This is a discussion on Good: Officer went for a wild ride! within the Law Enforcement, Military & Homeland Security Discussion forums, part of the Related Topics category; The latest on this story is that they kid who was supposed to be a designated driver had a .13 BAC....
The latest on this story is that they kid who was supposed to be a designated driver had a .13 BAC.
I'm going to start being VERY suspicious of 'good kids', they seem to be the only ones who ever end up getting shot. All of these "good kids with bright futures" seem to be the most violent, morally bankrupt, horrible people walking our streets.
I'm willing to bet that when the toxicology labs com back that the kid was under the influence and if that's so then he was probably scared of getting busted for underage DUI. So in the end what's worse? being a man and owning up to your actions or being a coward trying to escape and taking a dirt nap? Is the answer not obvious?
There are a bit more details coming out now. http://www.lohud.com/apps/pbcs.dll/a...D=201010190337
I'm a bit confused as to how all this happened, but something doesn't seem right.
Kid in sitting in the car in a fire lane.
Cop taps on his window.
There was no communication between the officer and the kid. (according to the passenger in the car)
The kid begins to pull out of the fire lane when another cop jumps in front of the vehicle.
The kid applies the brakes (per witness statements) but is unable to stop without hitting the officer.
Kids vehicle keeps on going hitting two officers (how far away were they standing?)
The officers open fire on the vehicle
Kid is killed
The witness statements say that the shooting happened immediately, and the incident occurred over a span of seconds (15 seconds I think).
There is a lot here that doesn't make a whole lot of sense. I'm going to have to wait for more details before I can pass judgement.
Why was the officer tapping the windshield? What was he wanting the kid to do? Was it one of those "hey get out of here" sort of things or did the cop intend to detain or question the occupants in the car? How is it that the other officer ended up in front of the car? Was he trying to stop the kid or was he just not paying attention to where he was going? How long did it take for this incident to play out? If it was just a matter of seconds the Police department could be in for a very lengthy criminal trial.
Proud Lady Blue Dog
If it was me and an officer taps on my windshield I'd roll down my window and speak to him. Just taking off seems odd, and then to keep going with an officer on your hood? Stupid.
Due to the damage on his vehicle he had to be moving at a pretty good speed.
Okay. This is not going to be a popular position to take, but "the officer jumped in front of the car" when it was moving too fast to stop before it hit him? I do NOT accept that the driver should be shot or charged with assault with a deadly weapon. The officer is NOT required to do anything that places himself in danger, so his doing so is his problem, not someone else's.

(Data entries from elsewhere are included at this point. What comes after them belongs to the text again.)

--- config.mk ---
export PLATFORM = sky130hd
export DESIGN_NAME = c1908_query_driver_flat
export DESIGN_NICKNAME = d
export VERILOG_FILES = /design/src/rtl/c1908_query_driver_if.sv /design/src/rtl/c1908_query_driver.sv /design/src/flat_wrapper.sv
export SDC_FILE = /design/constraint.sdc
export NUM_CORES = 1
export LEC_CHECK = 0
export ABC_AREA = 1
export CAP_MARGIN = 20
export CORE_MARGIN = 2
export CORE_UTILIZATION = 50
export CTS_CLUSTER_SIZE = 16
export DETAILED_ROUTE_END_ITERATION = 12
export GPL_TIMING_DRIVEN = 0
export PLACE_DENSITY_LB_ADDON = 0.2
export SETUP_SLACK_MARGIN = 0.4
export SLEW_MARGIN = 5
export SYNTH_ARGS = -nofsm -noshare
export SYNTH_HDL_FRONTEND = slang
export SYNTH_SLANG_ARGS = --single-unit
--- constraint.sdc ---
create_clock -name clk -period 4.1 [get_ports clk]
set_input_delay 0.82 -clock clk [delete_from_list [all_inputs] [get_ports clk]]
set_output_delay 0.82 -clock clk [all_outputs]
set_load 0.01 [all_outputs]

I don't have an argument with him getting shot. I do with anyone (police or not) getting in front of a moving car then claiming foul.
I will agree with you to an extent. That is if the vehicle does not have sufficient room to stop. LE is empowered to control traffic. If an officer orders you to stop whether in front of your vehicle or not you are required by law to do so.
"I do what I do." Cpl 'coach' Bowden, "Southern Comfort".
and who said, "you can't have a police officer with you ".
Well, I'll bet he's glad to get off the hood of that car. Sorry, but a bit dumb to get yourself into that predicament.
I don't make jokes. I just watch the government and report the facts. --- Will Rogers ---
Chief Justice John Roberts : "I don't see how you can read Heller and not take away from it the notion that the Second Amendment...was extremely important to the framers in their view of what liberty meant."
Old incident. Long read. But interesting, IMHO.
Car fails to stop when ordered, accelerates, hits officer -- end of story, IMHO.SNIP
For the last seven weeks, the office of the Westchester district attorney — working with the State Police and the Mount Pleasant Police Department — has been overseeing the investigation of the deadly shooting. About 250 witnesses have been interviewed, an autopsy report has been filed and ballistics tests have been conducted. But the investigators have declined to release their findings, and Officer Hess has chosen not to submit to questioning by them. A grand jury is expected to hear evidence in the case next month.
Anyone local, who can follow this story, please keep us informed, if I miss the follow-up.
I'm just one root in a grassroots organization. No one should assume that I speak for the VCDL.
I am neither an attorney-at-law nor I do play one on television or on the internet. No one should assumes my opinion is legal advice.